YOUR ASSIGNMENT: The lines to repeat are those below from the one containing "logic_synthesis;mapped cell area;1700;um2" down to the one containing "timing;Final WS setup;0.0946;ns", both included; reproduce them exactly and nothing else.

EXTRACTED ENTRIES:
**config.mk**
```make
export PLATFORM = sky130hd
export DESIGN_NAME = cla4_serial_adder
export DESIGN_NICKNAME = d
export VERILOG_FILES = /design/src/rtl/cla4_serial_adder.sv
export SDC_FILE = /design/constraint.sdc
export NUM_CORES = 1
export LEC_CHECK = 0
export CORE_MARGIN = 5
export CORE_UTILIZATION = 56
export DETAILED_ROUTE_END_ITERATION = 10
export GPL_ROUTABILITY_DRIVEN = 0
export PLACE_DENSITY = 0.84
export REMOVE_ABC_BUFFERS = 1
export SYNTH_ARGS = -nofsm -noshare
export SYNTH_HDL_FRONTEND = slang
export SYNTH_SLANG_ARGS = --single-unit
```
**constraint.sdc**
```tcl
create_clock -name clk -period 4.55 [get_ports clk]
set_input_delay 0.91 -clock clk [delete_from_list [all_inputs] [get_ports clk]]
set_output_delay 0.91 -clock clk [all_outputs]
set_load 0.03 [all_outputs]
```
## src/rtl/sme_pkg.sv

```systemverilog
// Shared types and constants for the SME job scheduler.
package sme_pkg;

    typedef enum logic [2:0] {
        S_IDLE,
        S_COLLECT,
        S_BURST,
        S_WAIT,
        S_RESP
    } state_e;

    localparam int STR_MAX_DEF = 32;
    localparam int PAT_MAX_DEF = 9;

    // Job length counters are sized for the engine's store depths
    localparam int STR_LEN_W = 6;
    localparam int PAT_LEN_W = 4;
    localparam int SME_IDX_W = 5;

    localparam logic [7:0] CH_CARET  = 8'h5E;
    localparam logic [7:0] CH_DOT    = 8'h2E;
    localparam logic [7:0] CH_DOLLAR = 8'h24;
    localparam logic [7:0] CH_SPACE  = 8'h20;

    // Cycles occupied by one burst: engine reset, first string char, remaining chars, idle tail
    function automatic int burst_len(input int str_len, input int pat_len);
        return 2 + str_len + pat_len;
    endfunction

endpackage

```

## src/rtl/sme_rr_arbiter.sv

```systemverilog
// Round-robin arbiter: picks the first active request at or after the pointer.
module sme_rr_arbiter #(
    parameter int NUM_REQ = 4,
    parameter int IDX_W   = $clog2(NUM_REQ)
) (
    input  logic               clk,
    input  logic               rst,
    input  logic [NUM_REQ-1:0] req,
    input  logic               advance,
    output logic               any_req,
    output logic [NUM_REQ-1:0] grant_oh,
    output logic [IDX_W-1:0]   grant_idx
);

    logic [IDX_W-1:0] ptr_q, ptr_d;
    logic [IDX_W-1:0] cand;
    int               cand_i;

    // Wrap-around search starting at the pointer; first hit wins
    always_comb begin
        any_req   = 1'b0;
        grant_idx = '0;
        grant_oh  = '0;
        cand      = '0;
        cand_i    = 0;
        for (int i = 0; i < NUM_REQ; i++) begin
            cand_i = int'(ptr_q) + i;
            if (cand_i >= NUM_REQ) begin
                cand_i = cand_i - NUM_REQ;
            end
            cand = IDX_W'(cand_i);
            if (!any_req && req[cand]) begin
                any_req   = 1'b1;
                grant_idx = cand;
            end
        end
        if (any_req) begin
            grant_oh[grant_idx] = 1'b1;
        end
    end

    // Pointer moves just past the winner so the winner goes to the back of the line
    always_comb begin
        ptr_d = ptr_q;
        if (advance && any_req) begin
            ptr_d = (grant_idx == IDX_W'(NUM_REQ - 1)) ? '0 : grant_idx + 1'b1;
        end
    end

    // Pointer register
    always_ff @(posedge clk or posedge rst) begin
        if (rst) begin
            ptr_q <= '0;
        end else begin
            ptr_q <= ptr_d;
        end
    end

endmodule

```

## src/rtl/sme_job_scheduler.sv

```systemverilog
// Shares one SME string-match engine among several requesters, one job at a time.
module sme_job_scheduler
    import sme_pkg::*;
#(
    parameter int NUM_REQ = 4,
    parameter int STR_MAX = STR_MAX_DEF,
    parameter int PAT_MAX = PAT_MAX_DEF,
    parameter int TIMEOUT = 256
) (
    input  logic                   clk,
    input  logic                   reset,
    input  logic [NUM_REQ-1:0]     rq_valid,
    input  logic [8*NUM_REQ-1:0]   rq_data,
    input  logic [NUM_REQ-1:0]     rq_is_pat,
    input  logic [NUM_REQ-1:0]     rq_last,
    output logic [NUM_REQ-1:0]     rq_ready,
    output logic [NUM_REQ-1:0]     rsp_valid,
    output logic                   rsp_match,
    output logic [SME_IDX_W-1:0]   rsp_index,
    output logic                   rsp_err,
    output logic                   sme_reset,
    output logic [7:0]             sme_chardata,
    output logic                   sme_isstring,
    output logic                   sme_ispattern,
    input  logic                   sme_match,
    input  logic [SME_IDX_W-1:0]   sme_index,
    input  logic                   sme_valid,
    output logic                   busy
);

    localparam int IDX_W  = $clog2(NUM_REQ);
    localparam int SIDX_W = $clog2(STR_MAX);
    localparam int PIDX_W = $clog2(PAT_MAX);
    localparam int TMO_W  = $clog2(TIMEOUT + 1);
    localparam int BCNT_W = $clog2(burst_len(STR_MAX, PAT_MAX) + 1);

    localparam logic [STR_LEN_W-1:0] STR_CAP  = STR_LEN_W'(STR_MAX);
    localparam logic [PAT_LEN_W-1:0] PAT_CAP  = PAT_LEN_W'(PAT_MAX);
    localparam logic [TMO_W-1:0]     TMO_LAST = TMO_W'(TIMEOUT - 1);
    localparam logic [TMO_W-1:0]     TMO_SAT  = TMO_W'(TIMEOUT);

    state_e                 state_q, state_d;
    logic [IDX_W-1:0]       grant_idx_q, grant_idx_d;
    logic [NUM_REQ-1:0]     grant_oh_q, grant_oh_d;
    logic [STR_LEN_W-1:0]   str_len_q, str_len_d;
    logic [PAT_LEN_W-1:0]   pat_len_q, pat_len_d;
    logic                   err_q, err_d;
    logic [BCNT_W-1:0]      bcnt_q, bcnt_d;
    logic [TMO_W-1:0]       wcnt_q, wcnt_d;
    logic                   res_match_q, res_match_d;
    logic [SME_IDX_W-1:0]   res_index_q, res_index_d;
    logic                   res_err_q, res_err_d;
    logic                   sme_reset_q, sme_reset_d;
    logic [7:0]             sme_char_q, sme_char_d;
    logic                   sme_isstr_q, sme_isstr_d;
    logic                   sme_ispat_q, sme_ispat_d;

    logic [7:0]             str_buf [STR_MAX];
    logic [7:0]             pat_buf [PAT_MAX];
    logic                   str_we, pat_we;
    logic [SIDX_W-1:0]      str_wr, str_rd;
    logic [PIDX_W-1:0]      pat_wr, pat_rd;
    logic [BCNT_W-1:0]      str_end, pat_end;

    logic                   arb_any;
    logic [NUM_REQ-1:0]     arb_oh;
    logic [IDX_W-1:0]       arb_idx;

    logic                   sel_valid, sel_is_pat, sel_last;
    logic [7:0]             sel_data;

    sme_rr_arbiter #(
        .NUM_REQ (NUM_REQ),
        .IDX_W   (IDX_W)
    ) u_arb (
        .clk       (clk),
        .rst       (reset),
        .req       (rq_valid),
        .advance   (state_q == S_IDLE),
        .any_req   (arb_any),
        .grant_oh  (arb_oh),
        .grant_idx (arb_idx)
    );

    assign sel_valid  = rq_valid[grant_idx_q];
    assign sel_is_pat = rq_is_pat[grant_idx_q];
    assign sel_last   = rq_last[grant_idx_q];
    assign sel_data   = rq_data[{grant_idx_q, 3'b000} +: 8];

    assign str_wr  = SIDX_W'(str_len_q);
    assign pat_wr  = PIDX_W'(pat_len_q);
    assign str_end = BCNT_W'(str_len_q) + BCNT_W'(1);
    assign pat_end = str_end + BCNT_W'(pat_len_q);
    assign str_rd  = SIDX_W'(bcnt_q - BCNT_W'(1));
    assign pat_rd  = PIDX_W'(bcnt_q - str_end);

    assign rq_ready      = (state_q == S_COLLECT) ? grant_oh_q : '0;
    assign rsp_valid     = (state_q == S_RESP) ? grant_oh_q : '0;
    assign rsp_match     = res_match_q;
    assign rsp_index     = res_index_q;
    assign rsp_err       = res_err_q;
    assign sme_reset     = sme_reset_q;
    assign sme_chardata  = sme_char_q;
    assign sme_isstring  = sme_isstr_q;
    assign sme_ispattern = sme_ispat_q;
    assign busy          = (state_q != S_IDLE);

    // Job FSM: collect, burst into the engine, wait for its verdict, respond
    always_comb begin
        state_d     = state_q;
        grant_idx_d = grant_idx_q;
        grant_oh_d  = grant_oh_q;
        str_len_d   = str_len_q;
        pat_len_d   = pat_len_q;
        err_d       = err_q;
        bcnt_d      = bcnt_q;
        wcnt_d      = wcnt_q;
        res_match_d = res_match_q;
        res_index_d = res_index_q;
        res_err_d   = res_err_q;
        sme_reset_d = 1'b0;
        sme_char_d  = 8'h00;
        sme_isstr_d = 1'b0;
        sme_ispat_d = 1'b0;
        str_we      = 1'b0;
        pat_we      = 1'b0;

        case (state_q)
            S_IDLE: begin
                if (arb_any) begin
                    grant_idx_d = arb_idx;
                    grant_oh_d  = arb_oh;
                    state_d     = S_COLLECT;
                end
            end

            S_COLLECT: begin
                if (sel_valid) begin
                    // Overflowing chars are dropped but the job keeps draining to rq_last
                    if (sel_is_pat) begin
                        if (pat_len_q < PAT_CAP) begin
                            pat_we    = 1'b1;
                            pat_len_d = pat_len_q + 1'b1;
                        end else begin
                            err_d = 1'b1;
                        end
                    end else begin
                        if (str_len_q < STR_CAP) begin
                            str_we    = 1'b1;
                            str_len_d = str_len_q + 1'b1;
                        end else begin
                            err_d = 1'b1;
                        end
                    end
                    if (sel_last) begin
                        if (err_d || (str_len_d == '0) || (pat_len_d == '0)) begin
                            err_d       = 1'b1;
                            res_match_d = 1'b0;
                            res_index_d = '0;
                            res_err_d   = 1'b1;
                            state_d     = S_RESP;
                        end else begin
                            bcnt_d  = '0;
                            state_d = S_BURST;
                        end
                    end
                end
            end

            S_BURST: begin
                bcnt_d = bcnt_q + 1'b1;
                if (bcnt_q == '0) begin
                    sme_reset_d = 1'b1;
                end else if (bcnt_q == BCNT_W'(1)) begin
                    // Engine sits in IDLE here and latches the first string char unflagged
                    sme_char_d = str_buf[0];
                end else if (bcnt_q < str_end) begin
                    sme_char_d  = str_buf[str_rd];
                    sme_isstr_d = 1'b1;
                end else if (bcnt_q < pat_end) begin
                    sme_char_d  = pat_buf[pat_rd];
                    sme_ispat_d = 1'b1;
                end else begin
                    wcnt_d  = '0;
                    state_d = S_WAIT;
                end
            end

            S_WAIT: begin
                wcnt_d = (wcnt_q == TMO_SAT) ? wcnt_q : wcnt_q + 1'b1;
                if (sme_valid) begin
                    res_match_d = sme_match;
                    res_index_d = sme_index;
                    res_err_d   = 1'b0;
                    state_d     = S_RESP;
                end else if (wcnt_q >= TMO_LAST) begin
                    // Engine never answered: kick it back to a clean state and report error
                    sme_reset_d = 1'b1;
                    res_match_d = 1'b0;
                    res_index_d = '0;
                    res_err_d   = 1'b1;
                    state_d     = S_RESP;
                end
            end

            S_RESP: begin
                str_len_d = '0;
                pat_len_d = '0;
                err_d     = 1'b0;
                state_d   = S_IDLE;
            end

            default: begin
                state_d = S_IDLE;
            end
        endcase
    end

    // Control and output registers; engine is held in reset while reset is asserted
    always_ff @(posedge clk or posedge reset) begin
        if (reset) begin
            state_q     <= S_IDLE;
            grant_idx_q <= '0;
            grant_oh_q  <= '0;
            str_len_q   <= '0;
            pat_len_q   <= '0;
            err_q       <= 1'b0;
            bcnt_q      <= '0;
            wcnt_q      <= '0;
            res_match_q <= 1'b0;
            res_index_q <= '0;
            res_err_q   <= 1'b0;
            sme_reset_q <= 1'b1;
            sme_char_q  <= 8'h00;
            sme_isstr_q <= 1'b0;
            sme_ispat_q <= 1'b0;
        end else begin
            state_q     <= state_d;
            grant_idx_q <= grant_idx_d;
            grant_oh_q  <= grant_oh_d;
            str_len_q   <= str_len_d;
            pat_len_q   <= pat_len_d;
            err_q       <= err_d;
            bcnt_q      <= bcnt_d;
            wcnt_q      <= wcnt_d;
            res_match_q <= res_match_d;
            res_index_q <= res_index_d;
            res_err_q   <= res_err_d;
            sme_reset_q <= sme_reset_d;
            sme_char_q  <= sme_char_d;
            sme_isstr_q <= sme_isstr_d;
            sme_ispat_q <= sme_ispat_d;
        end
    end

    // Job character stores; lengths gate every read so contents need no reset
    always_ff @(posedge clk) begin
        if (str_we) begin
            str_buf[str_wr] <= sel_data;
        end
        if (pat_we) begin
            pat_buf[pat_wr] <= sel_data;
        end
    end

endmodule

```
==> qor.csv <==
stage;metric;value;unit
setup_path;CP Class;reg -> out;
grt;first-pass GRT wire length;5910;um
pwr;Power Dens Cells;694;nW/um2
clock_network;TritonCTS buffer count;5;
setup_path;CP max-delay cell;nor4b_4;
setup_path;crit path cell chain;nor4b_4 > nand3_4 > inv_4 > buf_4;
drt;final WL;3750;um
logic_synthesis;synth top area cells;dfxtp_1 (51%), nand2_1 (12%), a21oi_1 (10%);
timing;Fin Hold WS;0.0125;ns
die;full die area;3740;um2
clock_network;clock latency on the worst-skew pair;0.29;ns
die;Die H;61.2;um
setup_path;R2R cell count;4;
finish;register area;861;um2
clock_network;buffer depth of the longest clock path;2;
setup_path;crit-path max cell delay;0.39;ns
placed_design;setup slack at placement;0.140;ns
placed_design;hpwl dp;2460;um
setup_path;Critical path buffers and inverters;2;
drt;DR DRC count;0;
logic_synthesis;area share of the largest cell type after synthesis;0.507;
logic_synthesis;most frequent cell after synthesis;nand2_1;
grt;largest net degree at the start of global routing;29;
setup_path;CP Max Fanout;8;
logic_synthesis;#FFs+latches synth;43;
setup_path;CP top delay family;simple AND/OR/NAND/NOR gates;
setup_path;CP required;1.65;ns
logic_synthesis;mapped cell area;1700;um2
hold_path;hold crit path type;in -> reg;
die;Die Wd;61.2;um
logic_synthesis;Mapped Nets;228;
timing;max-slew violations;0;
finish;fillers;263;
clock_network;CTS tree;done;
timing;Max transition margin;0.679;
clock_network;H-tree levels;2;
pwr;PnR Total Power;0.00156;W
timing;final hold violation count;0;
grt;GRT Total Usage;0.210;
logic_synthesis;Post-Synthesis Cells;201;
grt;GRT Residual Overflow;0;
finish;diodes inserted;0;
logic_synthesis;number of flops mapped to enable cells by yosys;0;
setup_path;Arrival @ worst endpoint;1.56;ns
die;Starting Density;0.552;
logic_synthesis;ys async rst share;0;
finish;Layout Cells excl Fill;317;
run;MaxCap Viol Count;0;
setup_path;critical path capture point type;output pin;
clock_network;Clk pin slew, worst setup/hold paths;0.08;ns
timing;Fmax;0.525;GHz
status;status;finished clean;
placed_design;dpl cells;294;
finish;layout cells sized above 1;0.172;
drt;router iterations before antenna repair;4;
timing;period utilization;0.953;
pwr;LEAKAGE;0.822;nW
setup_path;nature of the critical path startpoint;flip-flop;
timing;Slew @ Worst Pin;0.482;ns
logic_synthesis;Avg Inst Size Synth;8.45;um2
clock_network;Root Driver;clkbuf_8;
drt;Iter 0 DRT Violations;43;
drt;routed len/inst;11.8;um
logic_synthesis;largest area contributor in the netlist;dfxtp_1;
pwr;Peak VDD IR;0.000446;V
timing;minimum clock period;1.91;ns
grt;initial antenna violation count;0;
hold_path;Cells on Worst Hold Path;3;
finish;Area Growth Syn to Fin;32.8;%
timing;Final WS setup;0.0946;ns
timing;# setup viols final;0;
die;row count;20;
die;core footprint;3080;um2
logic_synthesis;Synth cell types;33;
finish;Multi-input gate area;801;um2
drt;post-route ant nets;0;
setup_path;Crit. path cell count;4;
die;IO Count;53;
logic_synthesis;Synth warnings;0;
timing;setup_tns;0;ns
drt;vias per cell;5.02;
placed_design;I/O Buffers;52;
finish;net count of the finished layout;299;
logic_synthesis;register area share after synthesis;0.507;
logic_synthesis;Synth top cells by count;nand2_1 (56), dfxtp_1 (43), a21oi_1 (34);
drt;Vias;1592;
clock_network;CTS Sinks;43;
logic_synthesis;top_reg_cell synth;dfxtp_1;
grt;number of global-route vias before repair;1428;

ANSWER TO THE EXERCISE:
logic_synthesis;mapped cell area;1700;um2
hold_path;hold crit path type;in -> reg;
die;Die Wd;61.2;um
logic_synthesis;Mapped Nets;228;
timing;max-slew violations;0;
finish;fillers;263;
clock_network;CTS tree;done;
timing;Max transition margin;0.679;
clock_network;H-tree levels;2;
pwr;PnR Total Power;0.00156;W
timing;final hold violation count;0;
grt;GRT Total Usage;0.210;
logic_synthesis;Post-Synthesis Cells;201;
grt;GRT Residual Overflow;0;
finish;diodes inserted;0;
logic_synthesis;number of flops mapped to enable cells by yosys;0;
setup_path;Arrival @ worst endpoint;1.56;ns
die;Starting Density;0.552;
logic_synthesis;ys async rst share;0;
finish;Layout Cells excl Fill;317;
run;MaxCap Viol Count;0;
setup_path;critical path capture point type;output pin;
clock_network;Clk pin slew, worst setup/hold paths;0.08;ns
timing;Fmax;0.525;GHz
status;status;finished clean;
placed_design;dpl cells;294;
finish;layout cells sized above 1;0.172;
drt;router iterations before antenna repair;4;
timing;period utilization;0.953;
pwr;LEAKAGE;0.822;nW
setup_path;nature of the critical path startpoint;flip-flop;
timing;Slew @ Worst Pin;0.482;ns
logic_synthesis;Avg Inst Size Synth;8.45;um2
clock_network;Root Driver;clkbuf_8;
drt;Iter 0 DRT Violations;43;
drt;routed len/inst;11.8;um
logic_synthesis;largest area contributor in the netlist;dfxtp_1;
pwr;Peak VDD IR;0.000446;V
timing;minimum clock period;1.91;ns
grt;initial antenna violation count;0;
hold_path;Cells on Worst Hold Path;3;
finish;Area Growth Syn to Fin;32.8;%
timing;Final WS setup;0.0946;ns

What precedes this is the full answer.